• **Work required**: Reading the records below, find how many lines include the word "second" and give that number alone.

• **Data records**:

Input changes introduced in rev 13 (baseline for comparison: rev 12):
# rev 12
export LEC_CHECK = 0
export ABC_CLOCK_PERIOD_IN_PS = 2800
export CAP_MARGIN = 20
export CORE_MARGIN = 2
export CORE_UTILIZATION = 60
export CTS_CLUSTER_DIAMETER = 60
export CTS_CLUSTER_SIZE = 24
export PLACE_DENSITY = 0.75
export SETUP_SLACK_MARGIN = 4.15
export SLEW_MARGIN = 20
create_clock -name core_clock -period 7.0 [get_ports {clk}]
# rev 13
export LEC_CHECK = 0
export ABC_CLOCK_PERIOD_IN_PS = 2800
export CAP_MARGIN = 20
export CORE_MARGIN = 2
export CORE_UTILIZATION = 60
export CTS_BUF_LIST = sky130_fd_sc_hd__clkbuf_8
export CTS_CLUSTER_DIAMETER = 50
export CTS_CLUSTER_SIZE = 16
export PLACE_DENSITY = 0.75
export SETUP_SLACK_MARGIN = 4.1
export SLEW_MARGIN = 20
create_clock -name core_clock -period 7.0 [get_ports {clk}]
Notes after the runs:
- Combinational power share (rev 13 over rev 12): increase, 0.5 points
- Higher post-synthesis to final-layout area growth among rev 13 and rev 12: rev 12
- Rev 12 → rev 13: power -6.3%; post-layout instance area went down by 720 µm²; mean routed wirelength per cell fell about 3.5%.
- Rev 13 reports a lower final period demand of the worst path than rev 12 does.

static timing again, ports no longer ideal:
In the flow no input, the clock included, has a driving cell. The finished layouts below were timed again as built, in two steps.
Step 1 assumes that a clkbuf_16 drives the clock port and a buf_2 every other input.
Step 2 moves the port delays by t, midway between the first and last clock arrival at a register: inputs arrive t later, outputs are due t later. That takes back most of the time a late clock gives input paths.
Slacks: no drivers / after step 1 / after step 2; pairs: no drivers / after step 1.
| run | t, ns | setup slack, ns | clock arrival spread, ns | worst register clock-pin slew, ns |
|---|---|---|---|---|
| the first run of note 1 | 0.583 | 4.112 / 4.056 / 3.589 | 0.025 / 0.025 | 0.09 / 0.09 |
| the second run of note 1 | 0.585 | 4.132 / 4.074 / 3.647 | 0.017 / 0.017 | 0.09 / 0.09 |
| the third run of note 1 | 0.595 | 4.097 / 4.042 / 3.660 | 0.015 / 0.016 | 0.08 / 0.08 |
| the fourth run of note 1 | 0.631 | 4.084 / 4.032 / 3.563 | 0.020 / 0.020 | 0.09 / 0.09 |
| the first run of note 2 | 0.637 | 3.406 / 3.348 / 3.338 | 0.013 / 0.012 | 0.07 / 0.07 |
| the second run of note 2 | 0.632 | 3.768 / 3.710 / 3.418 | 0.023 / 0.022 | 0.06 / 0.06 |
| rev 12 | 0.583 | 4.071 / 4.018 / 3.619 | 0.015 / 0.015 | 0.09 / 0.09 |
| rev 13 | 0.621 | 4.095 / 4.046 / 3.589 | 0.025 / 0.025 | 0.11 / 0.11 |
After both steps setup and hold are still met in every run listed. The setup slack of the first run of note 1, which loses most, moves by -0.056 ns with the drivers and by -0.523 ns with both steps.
From an optimization exercise on the open Yosys and OpenROAD flow, aimed at small area, a short achievable clock period and few clock cycles per item; shortcuts taken in it are not production practice. Where RTL was checked, it was by simulation tests only, not by an equivalence proof against the original. Function not checked in runs 1 and 3: the RTL went through the layout flow alone. No activity file was given, so power comes from the tool's default toggle rates.

[design/flow/design.v]
package wpm_pkg;
   localparam int MAX_PATTERN_DEFAULT = 32;
   localparam logic [7:0] STAR_CHAR     = 8'h2A;
   localparam logic [7:0] QUESTION_CHAR = 8'h3F;
endpackage
module wpm_csr_regs (
   input  logic         clock,
   input  logic         reset,
   input  logic         csr_valid,
   output logic         csr_ready,
   input  logic [2:0]   csr_index,
   input  logic [63:0]  csr_data,
   output logic [255:0] pattern,
   output logic [31:0]  star,
   output logic [5:0]   used_len
);
   logic [63:0] wdata;
   logic [7:0]  wstar;
   logic [5:0]  wlen;
   logic [3:0]  we;
   assign csr_ready = 1'b1;
   assign wdata = csr_data & {64{~reset}};
   always_comb begin
      for (int k = 0; k < 8; k++)
         wstar[k] = (wdata[8*k +: 8] == wpm_pkg::STAR_CHAR);
   end
   always_ff @(posedge clock) begin
      if (reset) begin
         star     <= '0;
         used_len <= '0;
      end else begin
         for (int w = 0; w < 4; w++)
            if (csr_valid && csr_index == 3'(w)) star[8*w +: 8] <= wstar;
         if (csr_valid && csr_index == 3'd4) used_len <= wlen;
      end
   end
   assign wlen  = (csr_data[5] & (|csr_data[4:0])) ? 6'd32 : csr_data[5:0];
   always_comb begin
      for (int w = 0; w < 4; w++)
         we[w] = reset | (csr_valid && csr_index == 3'(w));
   end
   always_ff @(posedge clock) begin
      for (int w = 0; w < 4; w++)
         if (we[w]) pattern[64*w +: 64] <= wdata;
   end
endmodule
module wpm_column_unit (
   input  logic         clock,
   input  logic         reset,
   input  logic         accept,
   input  logic         req_char,     
   input  logic [7:0]   req_data,
   input  logic [255:0] pattern,
   input  logic [31:0]  star,
   input  logic [5:0]   used_len,
   output logic         step_valid,
   output logic         matched,
   output logic         alive
);
   localparam int N      = 32;
   localparam int LEVELS = 5;
   logic [N:0]   column_ff;
   logic [N:1]   hit_in;
   logic [N:1]   hit_ff;
   logic         char_ff;
   logic [3:0]   char_grp_in;
   logic [3:0]   char_grp_ff;
   logic         valid_ff;
   logic [N:1]   is_star;
   logic [N:1]   gen;
   logic [N:0]   col_mask;
   logic [N:1]   gen_lv  [0:LEVELS];
   logic [N:1]   prop_lv [0:LEVELS];
   logic [7:0]   pat_ch;
   always_comb begin
      for (int i = 1; i <= N; i++) begin
         pat_ch     = pattern[8*(i-1) +: 8];
         is_star[i] = star[i-1];
         hit_in[i]  = req_char && !is_star[i] &&
                      (pat_ch == wpm_pkg::QUESTION_CHAR || pat_ch == req_data);
      end
   end
   always_comb begin
      for (int k = 0; k < 4; k++)
         char_grp_in[k] = req_char && (|star[8*k +: 8]);
   end
   always_ff @(posedge clock) begin
      hit_ff      <= hit_in;
      char_ff     <= req_char;
      char_grp_ff <= char_grp_in;
   end
   always_ff @(posedge clock) begin
      if (reset)
         valid_ff <= 1'b0;
      else
         valid_ff <= accept;
   end
   assign step_valid = valid_ff;
   always_comb begin
      for (int i = 1; i <= N; i++)
         gen[i] = (char_grp_ff[(i-1)/8] && is_star[i] && column_ff[i])
               || (hit_ff[i] && column_ff[i-1]);
      gen[1] = gen[1] || (is_star[1] && !char_ff);
   end
   always_comb begin
      gen_lv[0]  = gen;
      prop_lv[0] = is_star;
      prop_lv[0][1] = 1'b0;
      for (int lv = 0; lv < LEVELS; lv++) begin
         for (int i = 1; i <= N; i++) begin
            if (i - (1 << lv) >= 1) begin
               gen_lv[lv+1][i]  = gen_lv[lv][i]
                                | (prop_lv[lv][i] & gen_lv[lv][i - (1 << lv)]);
               prop_lv[lv+1][i] = prop_lv[lv][i] & prop_lv[lv][i - (1 << lv)];
            end else begin
               gen_lv[lv+1][i]  = gen_lv[lv][i];
               prop_lv[lv+1][i] = prop_lv[lv][i];
            end
         end
      end
   end
   always_comb begin
      for (int i = 0; i <= N; i++)
         col_mask[i] = (6'(i) <= used_len);
   end
   always_ff @(posedge clock) begin
      if (reset)
         column_ff <= (N+1)'(1);
      else if (valid_ff)
         column_ff <= {gen_lv[LEVELS], !char_ff} & col_mask;
   end
   assign matched = |(column_ff & ~{1'b0, col_mask[N:1]});
   assign alive   = |column_ff;
endmodule
module wildcard_pattern_matcher (
   input  logic        clock,
   input  logic        reset,
   input  logic        req_tvalid,
   output logic        req_tready,
   input  logic [7:0]  req_tdata,    
   input  logic [0:0]  req_tuser,    
   output logic        rsp_tvalid,
   input  logic        rsp_tready,
   output logic [7:0]  rsp_tdata,    
   input  logic        csr_valid,
   output logic        csr_ready,
   input  logic [2:0]  csr_index,
   input  logic [63:0] csr_data
);
   localparam int DEPTH = 4;
   logic [255:0] pattern;
   logic [31:0]  star;
   logic [5:0]   used_len;
   logic         ready_ff;
   logic         accept;
   logic         take;
   logic         step_valid;
   logic         col_valid_ff;
   logic         matched;
   logic         alive;
   logic [1:0]   q_data_ff  [DEPTH];
   logic [DEPTH-1:0] q_valid_ff;
   logic [1:0]   q_data_in  [DEPTH];
   logic [DEPTH-1:0] q_valid_in;
   wpm_csr_regs u_csr_regs (
      .clock     (clock),
      .reset     (reset),
      .csr_valid (csr_valid),
      .csr_ready (csr_ready),
      .csr_index (csr_index),
      .csr_data  (csr_data),
      .pattern   (pattern),
      .star      (star),
      .used_len  (used_len)
   );
   assign req_tready = ready_ff;
   assign accept     = req_tvalid && ready_ff;
   assign take       = q_valid_ff[0] && rsp_tready;
   always_ff @(posedge clock) begin
      if (reset)
         col_valid_ff <= 1'b0;
      else
         col_valid_ff <= step_valid;
   end
   wpm_column_unit u_column_unit (
      .clock      (clock),
      .reset      (reset),
      .accept     (accept),
      .req_char   (req_tuser[0]),
      .req_data   (req_tdata),
      .pattern    (pattern),
      .star       (star),
      .used_len   (used_len),
      .step_valid (step_valid),
      .matched    (matched),
      .alive      (alive)
   );
   always_ff @(posedge clock) begin
      if (reset)
         ready_ff <= 1'b1;
      else
         ready_ff <= !(q_valid_in[3]
                    || (q_valid_in[2] && (accept || step_valid))
                    || (q_valid_in[1] && accept && step_valid));
   end
   always_comb begin
      for (int k = 0; k < DEPTH; k++) begin
         if (take) begin
            q_data_in[k]  = (k + 1 < DEPTH) ? q_data_ff[(k + 1) % DEPTH] : q_data_ff[k];
            q_valid_in[k] = (k + 1 < DEPTH) ? q_valid_ff[(k + 1) % DEPTH] : 1'b0;
         end else begin
            q_data_in[k]  = q_data_ff[k];
            q_valid_in[k] = q_valid_ff[k];
         end
      end
      if (col_valid_ff) begin
         for (int k = DEPTH - 1; k >= 0; k--) begin
            if (!q_valid_in[k] && (k == 0 || q_valid_in[k-1])) begin
               q_data_in[k]  = {alive, matched};
               q_valid_in[k] = 1'b1;
            end
         end
      end
   end
   always_ff @(posedge clock) begin
      if (reset)
         q_valid_ff <= '0;
      else
         q_valid_ff <= q_valid_in;
   end
   always_ff @(posedge clock) begin
      for (int k = 0; k < DEPTH; k++)
         q_data_ff[k] <= q_data_in[k];
   end
   assign rsp_tvalid = q_valid_ff[0];
   assign rsp_tdata  = {6'b0, q_data_ff[0]};
endmodule
[design/flow/flow/run.sh]
#!/bin/bash
# Standard synthesis and layout; the only change is the cell used for the
# port buffers (buf_1 instead of the tool's default choice, a delay buffer).
set -euo pipefail
bash standard.sh synth > synth.log 2>&1
bash standard.sh finish BUFFER_PORTS_ARGS="-buffer_cell sky130_fd_sc_hd__buf_1" > layout.log 2>&1
test -f out/final.def
[design/flow/standard.sh]
#!/bin/bash
# synth_recipe.tcl (not shown) runs the flow's synth.tcl, then flattens the netlist and writes it again
# the make line also repeats each setting of config.mk as NAME=value (left out here)
make -C /OpenROAD-flow-scripts/flow DESIGN_CONFIG=/design/flow/config.mk WORK_HOME=/design/flow/orfs CLKGATE_MAP_FILE= SYNTH_SCRIPT=/design/flow/synth_recipe.tcl "${@:-finish}"
[design/flow/config.mk]
export PLATFORM = sky130hd
export DESIGN_NAME = wildcard_pattern_matcher
export DESIGN_NICKNAME = wildcard_pattern_matcher
export VERILOG_FILES = /design/flow/design.v
export SDC_FILE = /design/flow/constraint.sdc
export NUM_CORES = 4
export LEC_CHECK = 0
export CAP_MARGIN = 20
export CORE_MARGIN = 2
export CORE_UTILIZATION = 60
export CTS_CLUSTER_DIAMETER = 80
export CTS_CLUSTER_SIZE = 30
export SETUP_SLACK_MARGIN = 3.45
export SLEW_MARGIN = 20
export TNS_END_PERCENT = 10
[design/flow/constraint.sdc]
create_clock -name core_clock -period 5.5 [get_ports {clock}]
set_input_delay 1.1000 -clock core_clock [delete_from_list [all_inputs] [get_ports {clock}]]
set_output_delay 1.1000 -clock core_clock [all_outputs]
set_load 0.01 [all_outputs]
==> qor.tcl, run 1 <==
set qor(number_of_antenna_violations_at_the_first_check_in_global_routing) 0
set qor(cts_inserted_buffers) 18
set qor(power_density_nw_per_um2) 278
set qor(synth_cell_types) 66
set qor(power_leakage_nw) 6.87
set qor(design.core.area_um2) 29500
set qor(layout_min_cycle_time_ns) 2.47
set qor(cell_internal_power_mw) 4.20
set qor(total_power_mw) 5.59
set qor(clock_tree_from_tritoncts) {done}
set qor(ios) 92
set qor(cts_root_buf) {sky130_fd_sc_hd__clkbuf_16}
set qor(grt_overflow_total) 0
set qor(irDropWorstVdd_mv) 0.376
set qor(arrival_ns) 2.89
set qor(fmax_mhz) 405
set qor(final_antenna_net_count) 0
set qor(ys_seq_elements) 379
set qor(netSwitchingFraction_pct) 24.9
set qor(postSynthCellCount) 1616
set qor(synthAdderAreaFrac_pct) 0.0559
set qor(timing.final.hold_violations) 0
set qor(nNetsFinal) 1781
set qor(dr.first_iter.drc_count) 1567
set qor(drv.max_cap_violation_count) 0
set qor(post_synth_xor_area_fraction_pct) 12.5
set qor(die_area_um2) 31200
set qor(timing_max_transition_violations_final) 0
set qor(startpoint_type) {flip-flop}
set qor(number_of_detailed_route_iterations_in_the_first_pass) 9
set qor(gp_congestion) 0.921
set qor(routed-via-count) 13400
set qor(synth_top_family_by_area) {simple AND/OR/NAND/NOR gates}
set qor(rrSetupSlack_ns) 3.03
set qor(post_synth_instance_area_um2) 17900
set qor(dp_worst_setup_slack_ns) 1.75
set qor(clk_pin_slew_worst_paths_ns) 0.11
set qor(commonest_non_fill_non_tap_cell_in_the_layout) {sky130_fd_sc_hd__edfxtp_1}
set qor(postLayoutSetupSlackWorst_ns) 3.03
set qor(htreeDepth) 1
set qor(clock_network_fraction_of_design_power_pct) 29.1
set qor(fillerInstances) 2231
set qor(total_switching_power_mw) 1.39
set qor(grt_use_total_pct) 31.8
set qor(finalSetupViolations) 0
set qor(timing.critical_path.required_ns) 5.92
set qor(numPortBuffers) 84
set qor(avgViaCountPerCell) 6.36
set qor(seq_area_um2) 10200
set qor(critPathMaxFanout) 5
set qor(finalClockSkew_ns) 0.0279
set qor(status) {no timing/DRC/antenna violations}
set qor(layout.cells.most_common_list) {sky130_fd_sc_hd__edfxtp_1, sky130_fd_sc_hd__xor2_1, sky130_fd_sc_hd__nand2_1}
set qor(hpwlAfterDp_um) 33600
set qor(library_cell_occupying_the_most_area_in_the_post_synthesis_netlist) {sky130_fd_sc_hd__edfxtp_1}
set qor(yosysWarningCount) 8
set qor(compound_gate_fraction_of_synth_area_pct) 11.4
set qor(insertedDiodeCount) 0
set qor(route.final.wire_length_um) 50500
set qor(first_global_vias) 12600
set qor(ff2ff_path_depth) 8
set qor(drive_gt1_share_pct) 10.4
set qor(timing.hold.worst.class) {flip-flop to flip-flop}
set qor(cts_buffer_depth) 3
set qor(tightestPinTransition_ns) 0.708
set qor(share_seq_of_total_power_pct) 60.5
set qor(dieWidth_um) 177
set qor(yosys_most_used_dff) {sky130_fd_sc_hd__edfxtp_1}
set qor(cts-hold-fix-buffers) 0
set qor(timing.slew.headroom_pct) 52.4
set qor(synthDominantCellAreaShare_pct) 43.3
set qor(clock-sinks) 379
set qor(critPathCaptureType) {flip-flop}
set qor(area_of_the_multi_input_gates_um2) 7550
set qor(fp_rows) 63
set qor(first_pass_grt_wire_length_um) 74400
set qor(synth.area.top_cells) {sky130_fd_sc_hd__edfxtp_1, sky130_fd_sc_hd__dfxtp_1, sky130_fd_sc_hd__xor2_1}
set qor(synthArstFlopShare_pct) 0
set qor(critical_path_endpoint) {u_column_unit.column_ff[19]$_SDFFE_PP0P_}
set qor(die_h_um) 177
set qor(crit_type) {flip-flop to flip-flop}
set qor(setup_repair_after_global_routing_missed_its_margin) {true}
set qor(r2r-start) {u_column_unit.char_grp_ff[0]$_DFF_P_}
set qor(worst_r2r_endpoint) {u_column_unit.column_ff[19]$_SDFFE_PP0P_}
set qor(drc_errors) 0
set qor(crit_start) {u_column_unit.char_grp_ff[0]$_DFF_P_}
set qor(synthSimpleGateAreaFrac_pct) 16.0
set qor(power_frac_comb_pct) 10.4
set qor(fin_crit_sh_pct) 44.9
set qor(initial_utilization_pct) 60.7
set qor(synth.yosys.seq_area_share_pct) 56.8
set qor(clock_network_latency_to_the_later_pin_of_the_worst_skew_pair_ns) 0.52
set qor(synthToLayoutAreaGrowth_pct) 12.5
set qor(post_synth_edffs) 258
set qor(multiplexer_share_of_the_synthesized_area_pct) 0.308
set qor(fin_setup_tns_ns) 0
set qor(grt_max_degree) 57
set qor(post_synth.cell_area_avg_um2) 11.1
set qor(routedWlPerCell_um) 24.0
## cell usage after synthesis (3+ instances only)
cell type and count:
sky130_fd_sc_hd__a221oi_1 3, sky130_fd_sc_hd__a211oi_1 6, sky130_fd_sc_hd__a222oi_1 3, sky130_fd_sc_hd__and3_1 5, sky130_fd_sc_hd__o31ai_1 5, sky130_fd_sc_hd__nand2b_1 7
sky130_fd_sc_hd__nor2b_1 74, sky130_fd_sc_hd__mux2_2 4, sky130_fd_sc_hd__o21ai_0 75, sky130_fd_sc_hd__buf_4 7, sky130_fd_sc_hd__o211ai_1 3, sky130_fd_sc_hd__a32oi_1 6
sky130_fd_sc_hd__a31oi_1 14, sky130_fd_sc_hd__buf_1 24, sky130_fd_sc_hd__a32o_1 16, sky130_fd_sc_hd__nor2_1 48, sky130_fd_sc_hd__nand3_1 30, sky130_fd_sc_hd__nor4_1 112
sky130_fd_sc_hd__a22oi_1 10, sky130_fd_sc_hd__dfxtp_1 121, sky130_fd_sc_hd__nor3_1 6, sky130_fd_sc_hd__xor2_1 256, sky130_fd_sc_hd__a22o_1 10, sky130_fd_sc_hd__o22ai_1 9
sky130_fd_sc_hd__nand3b_1 7, sky130_fd_sc_hd__a2111oi_0 3, sky130_fd_sc_hd__and2_1 5, sky130_fd_sc_hd__nor3b_1 39, sky130_fd_sc_hd__nand2_1 147, sky130_fd_sc_hd__a21boi_0 10
sky130_fd_sc_hd__a21o_1 11, sky130_fd_sc_hd__a21oi_1 105, sky130_fd_sc_hd__clkbuf_1 64, sky130_fd_sc_hd__nor4b_1 6, sky130_fd_sc_hd__edfxtp_1 258, sky130_fd_sc_hd__a41o_1 3
sky130_fd_sc_hd__inv_1 28, sky130_fd_sc_hd__nand4_1 39
## worst min-delay path by stage
stage / startpoint / cells past startpoint / slack, ns / endpoint
3_5_place_dp: u_csr_regs.star[0]$_SDFFE_PP0P_ / 1 / 0.45 / u_column_unit.hit_ff[1]$_DFF_P_
6_report: u_csr_regs.star[0]$_SDFFE_PP0P_ / 1 / 0.46 / u_column_unit.hit_ff[1]$_DFF_P_
4_1_cts: u_csr_regs.star[0]$_SDFFE_PP0P_ / 1 / 0.46 / u_column_unit.hit_ff[1]$_DFF_P_
3_3_place_gp: ready_ff$_SDFF_PP1_ / 2 / 0.45 / u_column_unit.valid_ff$_SDFF_PP0_
2_1_floorplan: u_csr_regs.star[0]$_SDFFE_PP0P_ / 1 / 0.42 / u_column_unit.hit_ff[1]$_DFF_P_
5_1_grt: u_csr_regs.star[0]$_SDFFE_PP0P_ / 1 / 0.47 / u_column_unit.hit_ff[1]$_DFF_P_
## area by class of cell
class | instances | area share [%]
flip-flops and latches | 379 | 50.7
multi-input cells | 1117 | 37.5
repair buffers | 153 | 5.65
clock buffers | 24 | 2.47
well taps | 390 | 2.42
inverters | 28 | 0.615
clock inverters | 8 | 0.547
repair inverters | 3 | 0.112
## metrics by stage
step	area, µm²	hold WS [ns]	instances	utilization (%)
6_report	20100	0.464	2102	68.3
5_1_grt	20100	0.469	2102	68.3
4_1_cts	19700	0.465	2087	66.9
3_5_place_dp	18500	0.452	2016	62.9
3_3_place_gp	18500	0.450	2015	62.8
2_1_floorplan	18000	0.421	1621	-
## critical path, cell delays in order, from the launching register on
cell                       delay (ns)
sky130_fd_sc_hd__dfxtp_4         0.38
sky130_fd_sc_hd__a222oi_1        0.39
sky130_fd_sc_hd__o21ai_2         0.13
sky130_fd_sc_hd__a22oi_2         0.19
sky130_fd_sc_hd__a311oi_2        0.14
sky130_fd_sc_hd__a221o_1         0.34
sky130_fd_sc_hd__a41o_1          0.27
sky130_fd_sc_hd__a221o_1         0.30
sky130_fd_sc_hd__a32o_1          0.24
## power groups by stage
stage | clock, mW | combinational, mW | sequential (mW)
3_3_place_gp | 0 | 0.503 | 3.45
2_1_floorplan | 0 | 0.367 | 3.42
6_report | 1.63 | 0.580 | 3.39
3_5_place_dp | 0 | 0.519 | 3.46
4_1_cts | 1.65 | 0.554 | 3.38
5_1_grt | 1.74 | 0.627 | 3.41
## state kept, by name (all words and copies together) (netlist names)
register,cells
col_valid_ff,1
q_data_ff,8
q_valid_ff,4
ready_ff,1
u_column_unit.char_ff,1
u_column_unit.char_grp_ff,4
u_column_unit.column_ff,33
u_column_unit.hit_ff,32
u_column_unit.valid_ff,1
u_csr_regs.pattern,256
u_csr_regs.star,32
u_csr_regs.used_len,6
## layer usage
metal	up-vias	part of all wire, %	global-route usage (%)
li1	6104	-	-
met5	-	0	0
met3	118	8.3	3.87
met2	626	47	52.3
met4	0	3.5	9.16
met1	6518	41	44.6
## timing repair
| action | CTS | global route |
|---|---|---|
| resized for setup | 72 | 81 |
| cloned | 4 | 2 |
| endpoints found under the setup margin | 459 | 250 |
| endpoints found under the hold margin | 0 | 0 |
| pin swaps | 14 | 22 |
| buffers inserted | 35 | 13 |
## kinds of logic (layout without fill, tap and decap cells)
| kind of cell | after synthesis | count (layout) |
|---|---|---|
| compound gates | 318 | 318 |
| xor+xnor | 256 | 256 |
| fa+ha+maj | 1 | 1 |
| buf+inv | 125 | 216 |
| flops | 379 | 379 |
| mux | 5 | 5 |
| other cells | 2 | 7 |
| simple gates | 530 | 530 |
Source: an optimization exercise on an open RTL-to-GDS flow (aim: small area and a short achievable clock period). Production flows keep margins and buffers that such runs may drop.
No functional check of the RTL was part of this run.

File: flow/flow/run.sh
#!/bin/bash
# Standard ORFS layout (the standard.sh) with these changes to how it is made:
#  - synthesis skips the generic "abc -fast" pass inside yosys synth (SYNTH_ARGS=-noabc), so the
#    full adders written in the RTL reach extract_fa as written; the registers (names, count
#    and cell types) are the same as the standard synthesis gives;
#  - port buffers are buf_2 cells instead of the resizer's default pick (a delay cell);
#  - repair_timing aims for more setup slack than the 10 ns clock needs, so the layout is
#    pushed towards the shortest period it can reach. Constraints and period are unchanged.
set -euo pipefail
bash standard.sh \
  SYNTH_ARGS=-noabc \
  'BUFFER_PORTS_ARGS=-buffer_cell sky130_fd_sc_hd__buf_2' \
  SETUP_SLACK_MARGIN=7 \
  finish > orfs_make.log 2>&1
File: flow/standard.sh
#!/bin/bash
# synth_recipe.tcl (not shown) runs the flow's synth.tcl, then flattens the netlist and writes it again
# the make line also repeats each setting of config.mk as NAME=value (left out here)
make -C /OpenROAD-flow-scripts/flow DESIGN_CONFIG=/design/flow/config.mk WORK_HOME=/design/flow/orfs CLKGATE_MAP_FILE= SYNTH_SCRIPT=/design/flow/synth_recipe.tcl "${@:-finish}"
File: flow/config.mk
export PLATFORM = sky130hd
export DESIGN_NAME = out_layer_top
export DESIGN_NICKNAME = out_layer_top
export VERILOG_FILES = /design/flow/design.v
export SDC_FILE = /design/flow/constraint.sdc
export NUM_CORES = 4
export LEC_CHECK = 0
export CAP_MARGIN = 20
export CORE_MARGIN = 2
export CORE_UTILIZATION = 75
export CTS_CLUSTER_DIAMETER = 80
export CTS_CLUSTER_SIZE = 30
export PLACE_DENSITY = 0.85
export SLEW_MARGIN = 20
export TNS_END_PERCENT = 0
File: flow/constraint.sdc
create_clock -name core_clock -period 10.0 [get_ports {clk}]
set_input_delay 2.0000 -clock core_clock [delete_from_list [all_inputs] [get_ports {clk}]]
set_output_delay 2.0000 -clock core_clock [all_outputs]
set_load 0.01 [all_outputs]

• **Answer space**: 2